=== Section Start ===

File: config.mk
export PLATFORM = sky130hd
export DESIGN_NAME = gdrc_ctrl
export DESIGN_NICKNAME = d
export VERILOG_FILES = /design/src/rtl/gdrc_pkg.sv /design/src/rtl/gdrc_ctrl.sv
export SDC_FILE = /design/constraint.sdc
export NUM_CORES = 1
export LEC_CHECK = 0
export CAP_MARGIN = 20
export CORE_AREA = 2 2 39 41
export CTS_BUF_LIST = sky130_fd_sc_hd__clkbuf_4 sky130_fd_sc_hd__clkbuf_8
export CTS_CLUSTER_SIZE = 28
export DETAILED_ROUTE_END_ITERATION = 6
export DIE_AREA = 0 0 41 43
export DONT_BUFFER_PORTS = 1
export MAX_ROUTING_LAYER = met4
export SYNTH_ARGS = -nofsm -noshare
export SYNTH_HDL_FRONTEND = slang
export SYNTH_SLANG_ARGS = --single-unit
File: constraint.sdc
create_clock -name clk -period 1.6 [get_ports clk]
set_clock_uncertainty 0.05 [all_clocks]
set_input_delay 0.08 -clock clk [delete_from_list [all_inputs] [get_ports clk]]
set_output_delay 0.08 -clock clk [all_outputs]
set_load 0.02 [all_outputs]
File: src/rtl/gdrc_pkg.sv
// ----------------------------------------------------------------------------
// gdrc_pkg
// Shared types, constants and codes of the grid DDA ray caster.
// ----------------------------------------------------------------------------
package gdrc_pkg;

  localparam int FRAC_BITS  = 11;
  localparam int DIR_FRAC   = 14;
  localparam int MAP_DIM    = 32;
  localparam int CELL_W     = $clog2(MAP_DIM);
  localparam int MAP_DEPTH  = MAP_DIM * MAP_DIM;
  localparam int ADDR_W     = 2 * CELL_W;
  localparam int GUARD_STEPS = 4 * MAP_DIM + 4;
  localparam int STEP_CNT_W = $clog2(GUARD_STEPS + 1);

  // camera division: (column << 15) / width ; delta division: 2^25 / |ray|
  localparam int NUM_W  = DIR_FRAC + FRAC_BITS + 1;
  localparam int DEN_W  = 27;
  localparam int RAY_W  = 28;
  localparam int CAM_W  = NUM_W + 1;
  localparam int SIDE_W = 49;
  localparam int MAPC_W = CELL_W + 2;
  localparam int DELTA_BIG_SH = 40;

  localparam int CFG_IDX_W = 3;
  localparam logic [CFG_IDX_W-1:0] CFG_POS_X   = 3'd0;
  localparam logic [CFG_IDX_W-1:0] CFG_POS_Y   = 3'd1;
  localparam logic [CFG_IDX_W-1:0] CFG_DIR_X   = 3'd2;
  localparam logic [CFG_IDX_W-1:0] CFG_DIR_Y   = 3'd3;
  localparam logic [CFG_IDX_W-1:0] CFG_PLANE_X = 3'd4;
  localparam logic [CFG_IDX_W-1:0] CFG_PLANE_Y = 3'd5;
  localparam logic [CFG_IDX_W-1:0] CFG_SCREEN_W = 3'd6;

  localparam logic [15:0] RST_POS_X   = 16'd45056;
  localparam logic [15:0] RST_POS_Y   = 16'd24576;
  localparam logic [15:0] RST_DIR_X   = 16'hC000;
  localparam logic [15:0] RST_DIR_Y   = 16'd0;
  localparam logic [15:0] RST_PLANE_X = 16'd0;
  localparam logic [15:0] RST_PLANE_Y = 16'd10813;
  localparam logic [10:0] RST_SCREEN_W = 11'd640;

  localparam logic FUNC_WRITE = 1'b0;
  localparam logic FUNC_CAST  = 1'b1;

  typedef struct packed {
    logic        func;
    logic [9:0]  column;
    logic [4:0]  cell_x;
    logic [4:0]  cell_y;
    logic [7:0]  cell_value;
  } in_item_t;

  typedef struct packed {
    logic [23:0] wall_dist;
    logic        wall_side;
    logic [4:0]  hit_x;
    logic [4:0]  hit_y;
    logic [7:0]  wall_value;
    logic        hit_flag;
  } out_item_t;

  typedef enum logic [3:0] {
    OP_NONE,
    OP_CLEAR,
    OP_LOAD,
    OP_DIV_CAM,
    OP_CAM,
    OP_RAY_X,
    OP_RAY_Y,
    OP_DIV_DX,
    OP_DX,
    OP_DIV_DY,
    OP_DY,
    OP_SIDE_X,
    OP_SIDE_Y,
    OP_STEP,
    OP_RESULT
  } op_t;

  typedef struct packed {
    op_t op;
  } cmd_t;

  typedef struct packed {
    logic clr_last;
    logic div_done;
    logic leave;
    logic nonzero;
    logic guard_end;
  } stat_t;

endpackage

=== Section End ===

- [REQUIREMENT] Would you output all of the material exactly as it reads?

- [ANSWER TO THE EXERCISE]
File: config.mk
export PLATFORM = sky130hd
export DESIGN_NAME = gdrc_ctrl
export DESIGN_NICKNAME = d
export VERILOG_FILES = /design/src/rtl/gdrc_pkg.sv /design/src/rtl/gdrc_ctrl.sv
export SDC_FILE = /design/constraint.sdc
export NUM_CORES = 1
export LEC_CHECK = 0
export CAP_MARGIN = 20
export CORE_AREA = 2 2 39 41
export CTS_BUF_LIST = sky130_fd_sc_hd__clkbuf_4 sky130_fd_sc_hd__clkbuf_8
export CTS_CLUSTER_SIZE = 28
export DETAILED_ROUTE_END_ITERATION = 6
export DIE_AREA = 0 0 41 43
export DONT_BUFFER_PORTS = 1
export MAX_ROUTING_LAYER = met4
export SYNTH_ARGS = -nofsm -noshare
export SYNTH_HDL_FRONTEND = slang
export SYNTH_SLANG_ARGS = --single-unit
File: constraint.sdc
create_clock -name clk -period 1.6 [get_ports clk]
set_clock_uncertainty 0.05 [all_clocks]
set_input_delay 0.08 -clock clk [delete_from_list [all_inputs] [get_ports clk]]
set_output_delay 0.08 -clock clk [all_outputs]
set_load 0.02 [all_outputs]
File: src/rtl/gdrc_pkg.sv
// ----------------------------------------------------------------------------
// gdrc_pkg
// Shared types, constants and codes of the grid DDA ray caster.
// ----------------------------------------------------------------------------
package gdrc_pkg;

  localparam int FRAC_BITS  = 11;
  localparam int DIR_FRAC   = 14;
  localparam int MAP_DIM    = 32;
  localparam int CELL_W     = $clog2(MAP_DIM);
  localparam int MAP_DEPTH  = MAP_DIM * MAP_DIM;
  localparam int ADDR_W     = 2 * CELL_W;
  localparam int GUARD_STEPS = 4 * MAP_DIM + 4;
  localparam int STEP_CNT_W = $clog2(GUARD_STEPS + 1);

  // camera division: (column << 15) / width ; delta division: 2^25 / |ray|
  localparam int NUM_W  = DIR_FRAC + FRAC_BITS + 1;
  localparam int DEN_W  = 27;
  localparam int RAY_W  = 28;
  localparam int CAM_W  = NUM_W + 1;
  localparam int SIDE_W = 49;
  localparam int MAPC_W = CELL_W + 2;
  localparam int DELTA_BIG_SH = 40;

  localparam int CFG_IDX_W = 3;
  localparam logic [CFG_IDX_W-1:0] CFG_POS_X   = 3'd0;
  localparam logic [CFG_IDX_W-1:0] CFG_POS_Y   = 3'd1;
  localparam logic [CFG_IDX_W-1:0] CFG_DIR_X   = 3'd2;
  localparam logic [CFG_IDX_W-1:0] CFG_DIR_Y   = 3'd3;
  localparam logic [CFG_IDX_W-1:0] CFG_PLANE_X = 3'd4;
  localparam logic [CFG_IDX_W-1:0] CFG_PLANE_Y = 3'd5;
  localparam logic [CFG_IDX_W-1:0] CFG_SCREEN_W = 3'd6;

  localparam logic [15:0] RST_POS_X   = 16'd45056;
  localparam logic [15:0] RST_POS_Y   = 16'd24576;
  localparam logic [15:0] RST_DIR_X   = 16'hC000;
  localparam logic [15:0] RST_DIR_Y   = 16'd0;
  localparam logic [15:0] RST_PLANE_X = 16'd0;
  localparam logic [15:0] RST_PLANE_Y = 16'd10813;
  localparam logic [10:0] RST_SCREEN_W = 11'd640;

  localparam logic FUNC_WRITE = 1'b0;
  localparam logic FUNC_CAST  = 1'b1;

  typedef struct packed {
    logic        func;
    logic [9:0]  column;
    logic [4:0]  cell_x;
    logic [4:0]  cell_y;
    logic [7:0]  cell_value;
  } in_item_t;

  typedef struct packed {
    logic [23:0] wall_dist;
    logic        wall_side;
    logic [4:0]  hit_x;
    logic [4:0]  hit_y;
    logic [7:0]  wall_value;
    logic        hit_flag;
  } out_item_t;

  typedef enum logic [3:0] {
    OP_NONE,
    OP_CLEAR,
    OP_LOAD,
    OP_DIV_CAM,
    OP_CAM,
    OP_RAY_X,
    OP_RAY_Y,
    OP_DIV_DX,
    OP_DX,
    OP_DIV_DY,
    OP_DY,
    OP_SIDE_X,
    OP_SIDE_Y,
    OP_STEP,
    OP_RESULT
  } op_t;

  typedef struct packed {
    op_t op;
  } cmd_t;

  typedef struct packed {
    logic clr_last;
    logic div_done;
    logic leave;
    logic nonzero;
    logic guard_end;
  } stat_t;

endpackage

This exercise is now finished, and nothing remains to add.